◆ **Exercise**:
Where a line below holds the string "elaborated", that line goes into the answer.
::::::::::
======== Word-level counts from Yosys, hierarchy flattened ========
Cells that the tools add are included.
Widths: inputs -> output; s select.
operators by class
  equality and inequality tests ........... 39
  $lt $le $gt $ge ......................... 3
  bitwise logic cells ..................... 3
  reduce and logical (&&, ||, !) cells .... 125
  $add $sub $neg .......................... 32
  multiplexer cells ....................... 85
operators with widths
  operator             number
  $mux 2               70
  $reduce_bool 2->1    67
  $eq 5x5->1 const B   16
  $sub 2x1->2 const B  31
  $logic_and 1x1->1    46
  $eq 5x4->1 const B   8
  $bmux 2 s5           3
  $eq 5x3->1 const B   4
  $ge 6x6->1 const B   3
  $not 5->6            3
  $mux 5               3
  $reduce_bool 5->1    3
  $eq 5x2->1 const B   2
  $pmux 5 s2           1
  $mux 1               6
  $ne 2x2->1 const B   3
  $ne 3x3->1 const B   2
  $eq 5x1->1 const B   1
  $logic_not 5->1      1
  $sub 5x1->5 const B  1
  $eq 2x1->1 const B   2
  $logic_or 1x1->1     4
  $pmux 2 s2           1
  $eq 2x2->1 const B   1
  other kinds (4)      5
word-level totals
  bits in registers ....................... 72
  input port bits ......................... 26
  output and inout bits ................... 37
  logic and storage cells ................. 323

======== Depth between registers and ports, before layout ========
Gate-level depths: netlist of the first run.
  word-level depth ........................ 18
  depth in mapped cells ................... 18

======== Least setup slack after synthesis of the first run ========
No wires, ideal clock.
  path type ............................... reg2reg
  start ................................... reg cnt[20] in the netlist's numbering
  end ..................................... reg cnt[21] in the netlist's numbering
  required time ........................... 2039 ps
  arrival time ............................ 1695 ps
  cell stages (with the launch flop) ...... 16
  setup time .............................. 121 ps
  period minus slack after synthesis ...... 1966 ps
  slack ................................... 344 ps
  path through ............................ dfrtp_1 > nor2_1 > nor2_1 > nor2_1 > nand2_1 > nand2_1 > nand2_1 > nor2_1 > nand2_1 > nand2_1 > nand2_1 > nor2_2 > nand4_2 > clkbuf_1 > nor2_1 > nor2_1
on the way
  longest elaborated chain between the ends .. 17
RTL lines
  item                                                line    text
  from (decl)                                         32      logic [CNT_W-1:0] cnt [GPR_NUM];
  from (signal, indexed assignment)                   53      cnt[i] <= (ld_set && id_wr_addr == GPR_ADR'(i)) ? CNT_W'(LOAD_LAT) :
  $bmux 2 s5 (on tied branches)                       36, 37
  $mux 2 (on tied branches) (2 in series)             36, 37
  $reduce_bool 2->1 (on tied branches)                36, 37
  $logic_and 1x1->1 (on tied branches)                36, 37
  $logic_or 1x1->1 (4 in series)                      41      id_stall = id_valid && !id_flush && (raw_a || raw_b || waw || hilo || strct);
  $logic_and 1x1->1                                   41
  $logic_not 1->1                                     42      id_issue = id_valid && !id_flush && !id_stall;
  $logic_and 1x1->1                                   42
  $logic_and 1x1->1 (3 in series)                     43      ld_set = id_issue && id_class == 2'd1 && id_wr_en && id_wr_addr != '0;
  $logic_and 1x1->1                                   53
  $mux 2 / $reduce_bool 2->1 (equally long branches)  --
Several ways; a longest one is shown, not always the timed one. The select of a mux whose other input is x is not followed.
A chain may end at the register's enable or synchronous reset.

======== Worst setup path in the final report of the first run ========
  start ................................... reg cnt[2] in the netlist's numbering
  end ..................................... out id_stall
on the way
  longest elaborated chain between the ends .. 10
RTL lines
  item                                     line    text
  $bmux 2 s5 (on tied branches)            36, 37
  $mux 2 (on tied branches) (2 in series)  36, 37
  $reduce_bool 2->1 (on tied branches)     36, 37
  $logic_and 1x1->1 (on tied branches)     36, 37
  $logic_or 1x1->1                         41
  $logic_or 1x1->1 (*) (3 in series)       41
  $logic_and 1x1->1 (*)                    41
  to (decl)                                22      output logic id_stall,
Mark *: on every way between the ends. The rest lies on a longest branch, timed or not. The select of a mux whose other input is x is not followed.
::::::::::
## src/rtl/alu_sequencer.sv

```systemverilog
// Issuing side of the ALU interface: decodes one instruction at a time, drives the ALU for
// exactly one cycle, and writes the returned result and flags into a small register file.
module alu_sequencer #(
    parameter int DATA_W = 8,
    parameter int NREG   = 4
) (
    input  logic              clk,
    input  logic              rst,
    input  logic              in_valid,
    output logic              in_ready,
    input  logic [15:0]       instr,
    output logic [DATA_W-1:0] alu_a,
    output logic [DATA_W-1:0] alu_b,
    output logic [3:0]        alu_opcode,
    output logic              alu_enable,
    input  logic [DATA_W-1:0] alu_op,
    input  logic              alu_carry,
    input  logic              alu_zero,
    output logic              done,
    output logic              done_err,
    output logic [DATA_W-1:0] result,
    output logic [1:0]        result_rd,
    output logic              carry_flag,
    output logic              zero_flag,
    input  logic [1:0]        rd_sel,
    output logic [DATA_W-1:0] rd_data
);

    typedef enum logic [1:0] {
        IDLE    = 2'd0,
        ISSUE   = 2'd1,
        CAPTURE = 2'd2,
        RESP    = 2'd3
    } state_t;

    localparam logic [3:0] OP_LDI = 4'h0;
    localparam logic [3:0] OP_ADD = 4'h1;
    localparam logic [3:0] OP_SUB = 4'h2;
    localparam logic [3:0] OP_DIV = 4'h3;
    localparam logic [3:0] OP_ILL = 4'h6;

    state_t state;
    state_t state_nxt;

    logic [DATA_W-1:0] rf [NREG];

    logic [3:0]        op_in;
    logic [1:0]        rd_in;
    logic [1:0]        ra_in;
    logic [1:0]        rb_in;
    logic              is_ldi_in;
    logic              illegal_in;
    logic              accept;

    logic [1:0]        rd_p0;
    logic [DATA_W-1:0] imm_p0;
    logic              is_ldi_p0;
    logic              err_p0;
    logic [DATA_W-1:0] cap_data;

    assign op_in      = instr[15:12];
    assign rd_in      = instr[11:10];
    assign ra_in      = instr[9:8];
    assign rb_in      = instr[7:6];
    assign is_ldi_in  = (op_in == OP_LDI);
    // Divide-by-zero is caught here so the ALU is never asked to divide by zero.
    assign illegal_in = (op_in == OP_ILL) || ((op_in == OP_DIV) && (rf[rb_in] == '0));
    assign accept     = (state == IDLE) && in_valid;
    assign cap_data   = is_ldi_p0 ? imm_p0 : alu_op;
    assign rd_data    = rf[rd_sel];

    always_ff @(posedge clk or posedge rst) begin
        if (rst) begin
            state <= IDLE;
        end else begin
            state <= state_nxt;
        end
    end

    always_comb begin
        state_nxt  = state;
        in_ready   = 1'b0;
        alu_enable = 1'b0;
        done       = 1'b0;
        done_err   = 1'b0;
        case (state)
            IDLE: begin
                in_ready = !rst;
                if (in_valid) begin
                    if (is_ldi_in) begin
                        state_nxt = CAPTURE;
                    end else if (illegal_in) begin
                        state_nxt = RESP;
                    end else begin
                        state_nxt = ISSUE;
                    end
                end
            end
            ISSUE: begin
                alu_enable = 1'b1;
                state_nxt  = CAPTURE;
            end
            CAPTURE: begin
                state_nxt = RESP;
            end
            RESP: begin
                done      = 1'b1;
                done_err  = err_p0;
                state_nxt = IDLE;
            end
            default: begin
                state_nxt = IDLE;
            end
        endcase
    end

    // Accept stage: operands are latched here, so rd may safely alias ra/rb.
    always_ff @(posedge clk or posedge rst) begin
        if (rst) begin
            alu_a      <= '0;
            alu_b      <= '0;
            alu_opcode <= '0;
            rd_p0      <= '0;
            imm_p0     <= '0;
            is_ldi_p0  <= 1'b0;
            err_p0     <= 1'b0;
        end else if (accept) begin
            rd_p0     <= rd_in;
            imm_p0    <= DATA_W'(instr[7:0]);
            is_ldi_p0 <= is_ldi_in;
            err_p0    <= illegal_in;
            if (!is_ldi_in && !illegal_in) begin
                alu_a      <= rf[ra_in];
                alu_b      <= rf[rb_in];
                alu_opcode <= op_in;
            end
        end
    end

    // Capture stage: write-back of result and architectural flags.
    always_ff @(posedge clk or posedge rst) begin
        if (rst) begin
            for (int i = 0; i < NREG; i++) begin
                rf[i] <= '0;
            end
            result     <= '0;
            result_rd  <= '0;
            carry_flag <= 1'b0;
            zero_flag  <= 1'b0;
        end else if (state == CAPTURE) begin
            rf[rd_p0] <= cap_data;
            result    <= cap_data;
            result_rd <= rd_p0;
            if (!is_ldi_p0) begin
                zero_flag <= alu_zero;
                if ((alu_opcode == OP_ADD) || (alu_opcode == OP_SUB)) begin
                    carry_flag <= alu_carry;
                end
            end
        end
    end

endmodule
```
::::::::::
◆ **Answer to this exercise**:
  longest elaborated chain between the ends .. 17
  longest elaborated chain between the ends .. 10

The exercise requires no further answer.